[SOURCE DATA Boundary: Start]
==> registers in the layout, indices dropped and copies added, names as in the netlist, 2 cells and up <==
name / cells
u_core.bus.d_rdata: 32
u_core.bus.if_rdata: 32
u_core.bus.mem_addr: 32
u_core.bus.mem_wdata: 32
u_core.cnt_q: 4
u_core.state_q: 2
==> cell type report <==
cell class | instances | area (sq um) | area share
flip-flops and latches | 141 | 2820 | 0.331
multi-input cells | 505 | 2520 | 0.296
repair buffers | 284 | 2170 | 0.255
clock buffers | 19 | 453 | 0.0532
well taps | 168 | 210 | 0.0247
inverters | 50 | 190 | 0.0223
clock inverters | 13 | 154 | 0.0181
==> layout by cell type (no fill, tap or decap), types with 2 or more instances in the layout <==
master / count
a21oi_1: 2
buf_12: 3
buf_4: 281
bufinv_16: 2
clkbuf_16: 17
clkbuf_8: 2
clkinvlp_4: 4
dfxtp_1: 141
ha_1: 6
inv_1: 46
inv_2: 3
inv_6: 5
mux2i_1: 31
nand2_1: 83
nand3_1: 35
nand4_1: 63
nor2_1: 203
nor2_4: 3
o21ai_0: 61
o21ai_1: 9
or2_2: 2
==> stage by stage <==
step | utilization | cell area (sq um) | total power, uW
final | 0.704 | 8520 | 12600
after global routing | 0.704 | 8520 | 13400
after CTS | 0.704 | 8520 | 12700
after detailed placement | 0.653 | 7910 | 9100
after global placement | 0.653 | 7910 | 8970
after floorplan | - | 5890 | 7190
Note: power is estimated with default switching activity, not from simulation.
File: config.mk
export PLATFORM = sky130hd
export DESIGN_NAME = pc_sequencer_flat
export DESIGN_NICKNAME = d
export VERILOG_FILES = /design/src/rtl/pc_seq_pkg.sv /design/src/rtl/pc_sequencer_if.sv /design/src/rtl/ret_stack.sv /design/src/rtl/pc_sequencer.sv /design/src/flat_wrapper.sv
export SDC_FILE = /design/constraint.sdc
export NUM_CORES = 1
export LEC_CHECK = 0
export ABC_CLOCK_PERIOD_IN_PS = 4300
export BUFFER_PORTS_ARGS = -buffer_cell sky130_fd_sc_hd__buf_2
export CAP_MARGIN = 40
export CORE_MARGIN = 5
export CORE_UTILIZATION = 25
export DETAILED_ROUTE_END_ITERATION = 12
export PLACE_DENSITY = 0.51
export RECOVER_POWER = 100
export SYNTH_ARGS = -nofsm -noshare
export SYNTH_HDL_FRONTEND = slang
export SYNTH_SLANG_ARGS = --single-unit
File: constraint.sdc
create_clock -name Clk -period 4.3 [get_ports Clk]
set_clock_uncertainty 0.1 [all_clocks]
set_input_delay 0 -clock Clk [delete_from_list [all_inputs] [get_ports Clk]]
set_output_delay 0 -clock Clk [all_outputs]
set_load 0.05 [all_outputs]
[SOURCE DATA Boundary: End]
[SOURCE DATA Boundary: Start]
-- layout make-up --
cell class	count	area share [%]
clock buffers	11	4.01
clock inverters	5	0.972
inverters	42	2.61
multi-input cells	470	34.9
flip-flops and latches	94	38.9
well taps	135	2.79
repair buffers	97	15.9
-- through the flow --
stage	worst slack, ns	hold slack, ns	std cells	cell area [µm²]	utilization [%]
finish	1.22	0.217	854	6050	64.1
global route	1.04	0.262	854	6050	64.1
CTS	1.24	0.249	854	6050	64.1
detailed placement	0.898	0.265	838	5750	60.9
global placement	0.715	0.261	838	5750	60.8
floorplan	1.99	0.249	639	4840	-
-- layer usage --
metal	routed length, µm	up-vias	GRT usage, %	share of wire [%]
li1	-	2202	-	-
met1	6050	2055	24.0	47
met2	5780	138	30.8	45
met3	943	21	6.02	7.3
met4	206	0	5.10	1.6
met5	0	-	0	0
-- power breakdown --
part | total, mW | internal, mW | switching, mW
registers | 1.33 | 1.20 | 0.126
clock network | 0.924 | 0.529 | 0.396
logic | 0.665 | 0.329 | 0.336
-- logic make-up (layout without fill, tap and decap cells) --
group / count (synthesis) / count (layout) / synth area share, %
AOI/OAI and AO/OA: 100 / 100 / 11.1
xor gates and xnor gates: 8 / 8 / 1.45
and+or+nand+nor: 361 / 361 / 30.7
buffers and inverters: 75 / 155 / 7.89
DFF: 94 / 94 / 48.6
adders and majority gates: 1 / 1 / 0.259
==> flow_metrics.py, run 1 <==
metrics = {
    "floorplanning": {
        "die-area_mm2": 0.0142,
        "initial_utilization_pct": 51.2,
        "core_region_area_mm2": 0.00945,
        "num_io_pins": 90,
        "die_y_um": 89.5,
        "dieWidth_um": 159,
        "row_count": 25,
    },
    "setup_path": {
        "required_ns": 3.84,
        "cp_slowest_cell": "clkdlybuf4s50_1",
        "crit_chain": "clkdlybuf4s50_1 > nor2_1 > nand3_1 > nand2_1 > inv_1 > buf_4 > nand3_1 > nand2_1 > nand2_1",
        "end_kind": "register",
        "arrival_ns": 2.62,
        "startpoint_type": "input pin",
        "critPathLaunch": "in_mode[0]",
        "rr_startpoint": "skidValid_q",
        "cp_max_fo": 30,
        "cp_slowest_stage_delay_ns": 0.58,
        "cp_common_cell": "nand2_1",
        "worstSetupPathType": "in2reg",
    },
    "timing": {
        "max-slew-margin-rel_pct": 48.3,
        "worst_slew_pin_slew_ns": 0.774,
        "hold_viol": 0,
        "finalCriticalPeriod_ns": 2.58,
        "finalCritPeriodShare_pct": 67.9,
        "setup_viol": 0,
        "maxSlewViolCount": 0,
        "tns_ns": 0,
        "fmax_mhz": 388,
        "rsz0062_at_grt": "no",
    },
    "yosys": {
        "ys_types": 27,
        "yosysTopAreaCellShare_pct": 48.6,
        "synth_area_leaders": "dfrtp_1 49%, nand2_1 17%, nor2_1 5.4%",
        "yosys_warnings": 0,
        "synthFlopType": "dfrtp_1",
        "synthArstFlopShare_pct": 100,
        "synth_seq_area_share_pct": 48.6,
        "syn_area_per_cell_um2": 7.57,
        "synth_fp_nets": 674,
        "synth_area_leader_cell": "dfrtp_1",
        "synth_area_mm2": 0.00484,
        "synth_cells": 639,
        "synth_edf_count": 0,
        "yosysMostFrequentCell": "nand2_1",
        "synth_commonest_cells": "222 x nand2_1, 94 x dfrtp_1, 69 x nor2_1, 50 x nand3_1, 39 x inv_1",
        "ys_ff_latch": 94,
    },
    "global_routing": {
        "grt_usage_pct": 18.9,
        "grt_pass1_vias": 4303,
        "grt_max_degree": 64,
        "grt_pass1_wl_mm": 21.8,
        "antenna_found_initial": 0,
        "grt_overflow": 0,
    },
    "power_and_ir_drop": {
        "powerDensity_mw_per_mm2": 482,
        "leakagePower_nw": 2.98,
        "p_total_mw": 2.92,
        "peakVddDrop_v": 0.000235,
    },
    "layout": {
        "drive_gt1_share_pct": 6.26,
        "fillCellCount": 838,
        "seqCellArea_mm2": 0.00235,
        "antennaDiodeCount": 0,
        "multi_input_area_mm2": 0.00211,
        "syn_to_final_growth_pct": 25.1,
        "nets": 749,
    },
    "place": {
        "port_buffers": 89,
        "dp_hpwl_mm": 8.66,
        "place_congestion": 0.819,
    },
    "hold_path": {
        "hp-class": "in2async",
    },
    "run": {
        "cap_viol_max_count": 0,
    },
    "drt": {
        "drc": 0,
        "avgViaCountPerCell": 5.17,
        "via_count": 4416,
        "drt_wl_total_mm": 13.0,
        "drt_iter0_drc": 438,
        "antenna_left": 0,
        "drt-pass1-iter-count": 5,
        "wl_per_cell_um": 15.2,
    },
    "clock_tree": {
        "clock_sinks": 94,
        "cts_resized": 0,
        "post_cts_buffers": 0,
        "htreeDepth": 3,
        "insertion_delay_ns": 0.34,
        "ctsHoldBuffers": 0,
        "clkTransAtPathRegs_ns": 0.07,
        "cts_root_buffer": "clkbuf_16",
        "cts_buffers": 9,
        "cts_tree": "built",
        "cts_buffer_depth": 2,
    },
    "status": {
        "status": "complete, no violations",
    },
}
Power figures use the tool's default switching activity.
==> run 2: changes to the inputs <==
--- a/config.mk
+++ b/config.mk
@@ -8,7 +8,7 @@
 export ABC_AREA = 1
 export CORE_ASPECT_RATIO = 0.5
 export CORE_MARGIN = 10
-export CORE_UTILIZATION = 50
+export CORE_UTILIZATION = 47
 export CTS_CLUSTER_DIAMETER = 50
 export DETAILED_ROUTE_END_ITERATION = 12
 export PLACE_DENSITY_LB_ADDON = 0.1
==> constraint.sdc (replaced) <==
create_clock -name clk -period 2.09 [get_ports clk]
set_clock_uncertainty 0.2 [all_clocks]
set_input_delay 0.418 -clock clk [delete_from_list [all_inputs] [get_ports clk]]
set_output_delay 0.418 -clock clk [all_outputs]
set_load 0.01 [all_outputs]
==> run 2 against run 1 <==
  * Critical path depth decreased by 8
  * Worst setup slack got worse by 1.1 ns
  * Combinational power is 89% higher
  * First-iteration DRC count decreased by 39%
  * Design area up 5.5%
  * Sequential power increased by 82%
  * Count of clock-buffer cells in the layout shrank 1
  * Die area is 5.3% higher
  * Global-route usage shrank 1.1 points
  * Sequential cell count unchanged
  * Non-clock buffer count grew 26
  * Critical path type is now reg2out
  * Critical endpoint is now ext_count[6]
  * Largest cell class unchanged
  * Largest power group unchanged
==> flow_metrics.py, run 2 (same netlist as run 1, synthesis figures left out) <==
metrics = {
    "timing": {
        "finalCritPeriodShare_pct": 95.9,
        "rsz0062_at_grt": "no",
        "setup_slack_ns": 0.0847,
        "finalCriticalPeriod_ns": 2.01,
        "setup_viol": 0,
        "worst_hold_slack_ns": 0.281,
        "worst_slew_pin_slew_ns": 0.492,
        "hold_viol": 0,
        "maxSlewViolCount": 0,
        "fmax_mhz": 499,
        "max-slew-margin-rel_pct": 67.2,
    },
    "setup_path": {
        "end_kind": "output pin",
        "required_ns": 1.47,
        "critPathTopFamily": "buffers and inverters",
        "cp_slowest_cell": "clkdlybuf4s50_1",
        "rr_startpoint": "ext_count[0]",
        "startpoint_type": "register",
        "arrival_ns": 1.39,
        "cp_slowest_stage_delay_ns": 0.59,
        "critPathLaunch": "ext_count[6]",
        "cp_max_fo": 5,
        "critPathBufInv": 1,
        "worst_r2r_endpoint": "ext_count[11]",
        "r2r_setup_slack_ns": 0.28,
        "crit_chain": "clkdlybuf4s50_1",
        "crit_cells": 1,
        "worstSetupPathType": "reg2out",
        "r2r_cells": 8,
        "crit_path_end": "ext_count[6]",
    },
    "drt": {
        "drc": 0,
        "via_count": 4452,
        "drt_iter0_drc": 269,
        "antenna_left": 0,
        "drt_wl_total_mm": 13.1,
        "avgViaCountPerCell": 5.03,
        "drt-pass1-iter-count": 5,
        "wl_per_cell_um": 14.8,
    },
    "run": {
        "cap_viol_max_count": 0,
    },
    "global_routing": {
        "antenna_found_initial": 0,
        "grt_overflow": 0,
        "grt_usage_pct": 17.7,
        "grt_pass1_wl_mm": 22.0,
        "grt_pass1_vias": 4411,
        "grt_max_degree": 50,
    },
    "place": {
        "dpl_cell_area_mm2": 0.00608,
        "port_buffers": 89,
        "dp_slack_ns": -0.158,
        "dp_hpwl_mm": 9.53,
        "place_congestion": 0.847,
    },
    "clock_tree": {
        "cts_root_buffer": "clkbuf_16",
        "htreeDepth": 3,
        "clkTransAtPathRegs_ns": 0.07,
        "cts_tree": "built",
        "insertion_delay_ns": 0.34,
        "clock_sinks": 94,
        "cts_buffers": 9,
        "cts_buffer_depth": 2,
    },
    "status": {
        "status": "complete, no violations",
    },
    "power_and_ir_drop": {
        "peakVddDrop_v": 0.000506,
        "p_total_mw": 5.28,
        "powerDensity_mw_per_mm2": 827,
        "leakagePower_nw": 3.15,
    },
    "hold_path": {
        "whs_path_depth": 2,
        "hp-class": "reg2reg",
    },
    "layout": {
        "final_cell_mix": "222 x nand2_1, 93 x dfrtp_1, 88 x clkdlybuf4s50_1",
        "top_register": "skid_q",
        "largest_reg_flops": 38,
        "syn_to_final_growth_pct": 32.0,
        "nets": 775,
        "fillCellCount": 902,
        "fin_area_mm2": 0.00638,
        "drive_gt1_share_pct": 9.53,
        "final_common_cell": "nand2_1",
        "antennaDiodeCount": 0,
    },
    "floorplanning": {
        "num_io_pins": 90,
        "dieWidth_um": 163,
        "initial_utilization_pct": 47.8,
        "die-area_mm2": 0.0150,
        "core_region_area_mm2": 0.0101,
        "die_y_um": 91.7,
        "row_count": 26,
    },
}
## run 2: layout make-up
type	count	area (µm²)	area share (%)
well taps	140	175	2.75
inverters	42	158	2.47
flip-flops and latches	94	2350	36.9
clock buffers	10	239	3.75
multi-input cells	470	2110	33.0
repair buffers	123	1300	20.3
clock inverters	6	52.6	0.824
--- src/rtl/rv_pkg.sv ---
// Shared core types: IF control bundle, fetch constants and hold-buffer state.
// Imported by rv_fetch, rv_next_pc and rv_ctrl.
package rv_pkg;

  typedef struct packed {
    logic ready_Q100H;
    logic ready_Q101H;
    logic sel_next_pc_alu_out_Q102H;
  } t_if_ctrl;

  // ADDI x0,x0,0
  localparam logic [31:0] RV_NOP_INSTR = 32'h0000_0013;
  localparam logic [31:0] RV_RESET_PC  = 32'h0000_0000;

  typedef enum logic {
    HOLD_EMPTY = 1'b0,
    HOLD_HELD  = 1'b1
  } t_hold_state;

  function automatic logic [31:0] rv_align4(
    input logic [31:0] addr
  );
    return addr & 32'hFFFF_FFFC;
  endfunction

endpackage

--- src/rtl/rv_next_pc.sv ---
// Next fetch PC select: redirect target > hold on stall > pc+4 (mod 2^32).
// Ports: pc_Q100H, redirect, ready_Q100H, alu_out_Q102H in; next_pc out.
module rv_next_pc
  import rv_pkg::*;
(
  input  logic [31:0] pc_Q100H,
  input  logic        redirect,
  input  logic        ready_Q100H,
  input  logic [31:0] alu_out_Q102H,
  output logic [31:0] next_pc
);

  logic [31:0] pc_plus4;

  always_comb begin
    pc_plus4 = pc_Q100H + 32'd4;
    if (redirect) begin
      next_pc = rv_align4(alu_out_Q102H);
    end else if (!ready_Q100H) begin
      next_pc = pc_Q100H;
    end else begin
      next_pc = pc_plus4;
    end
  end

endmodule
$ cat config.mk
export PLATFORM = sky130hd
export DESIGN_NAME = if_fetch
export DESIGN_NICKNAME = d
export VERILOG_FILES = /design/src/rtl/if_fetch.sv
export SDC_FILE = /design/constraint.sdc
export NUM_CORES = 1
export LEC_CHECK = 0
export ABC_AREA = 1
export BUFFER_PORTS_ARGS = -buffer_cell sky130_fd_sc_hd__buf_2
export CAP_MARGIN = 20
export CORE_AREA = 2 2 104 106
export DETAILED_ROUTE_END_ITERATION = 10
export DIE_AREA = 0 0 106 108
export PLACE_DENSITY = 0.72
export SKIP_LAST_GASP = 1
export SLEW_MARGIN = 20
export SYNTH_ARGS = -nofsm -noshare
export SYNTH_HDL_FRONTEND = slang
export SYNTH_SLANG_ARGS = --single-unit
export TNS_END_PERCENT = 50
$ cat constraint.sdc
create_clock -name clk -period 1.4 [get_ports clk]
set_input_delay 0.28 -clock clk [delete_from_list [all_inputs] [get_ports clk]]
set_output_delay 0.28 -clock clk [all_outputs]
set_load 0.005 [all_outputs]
[SOURCE DATA Boundary: End]
[SOURCE DATA Boundary: Start]
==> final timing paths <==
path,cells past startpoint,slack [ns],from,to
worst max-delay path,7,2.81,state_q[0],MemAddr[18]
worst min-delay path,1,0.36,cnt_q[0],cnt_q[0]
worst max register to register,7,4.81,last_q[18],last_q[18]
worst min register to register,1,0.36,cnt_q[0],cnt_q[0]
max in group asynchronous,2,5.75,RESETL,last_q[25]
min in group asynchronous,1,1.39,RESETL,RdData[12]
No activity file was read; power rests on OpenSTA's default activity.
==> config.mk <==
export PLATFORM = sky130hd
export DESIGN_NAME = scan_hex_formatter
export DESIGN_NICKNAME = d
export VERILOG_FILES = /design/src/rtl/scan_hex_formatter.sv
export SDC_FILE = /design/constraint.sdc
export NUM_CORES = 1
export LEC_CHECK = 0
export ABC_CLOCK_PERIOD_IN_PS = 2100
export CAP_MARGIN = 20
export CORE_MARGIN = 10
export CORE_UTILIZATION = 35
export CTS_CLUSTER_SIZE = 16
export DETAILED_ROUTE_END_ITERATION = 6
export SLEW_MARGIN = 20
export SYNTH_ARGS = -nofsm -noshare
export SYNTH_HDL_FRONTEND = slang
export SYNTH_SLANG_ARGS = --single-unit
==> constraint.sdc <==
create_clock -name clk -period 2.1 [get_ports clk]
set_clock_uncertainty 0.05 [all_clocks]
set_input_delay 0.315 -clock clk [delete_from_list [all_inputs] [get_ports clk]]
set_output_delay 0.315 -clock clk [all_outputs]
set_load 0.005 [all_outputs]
[SOURCE DATA Boundary: End]
In the entries above, please find the line with "-- through the" and the line with "logic | 0.665 | 0.329 | 0.336", then write out exactly those two lines and every line between them, and nothing more.

-- through the flow --
stage	worst slack, ns	hold slack, ns	std cells	cell area [µm²]	utilization [%]
finish	1.22	0.217	854	6050	64.1
global route	1.04	0.262	854	6050	64.1
CTS	1.24	0.249	854	6050	64.1
detailed placement	0.898	0.265	838	5750	60.9
global placement	0.715	0.261	838	5750	60.8
floorplan	1.99	0.249	639	4840	-
-- layer usage --
metal	routed length, µm	up-vias	GRT usage, %	share of wire [%]
li1	-	2202	-	-
met1	6050	2055	24.0	47
met2	5780	138	30.8	45
met3	943	21	6.02	7.3
met4	206	0	5.10	1.6
met5	0	-	0	0
-- power breakdown --
part | total, mW | internal, mW | switching, mW
registers | 1.33 | 1.20 | 0.126
clock network | 0.924 | 0.529 | 0.396
logic | 0.665 | 0.329 | 0.336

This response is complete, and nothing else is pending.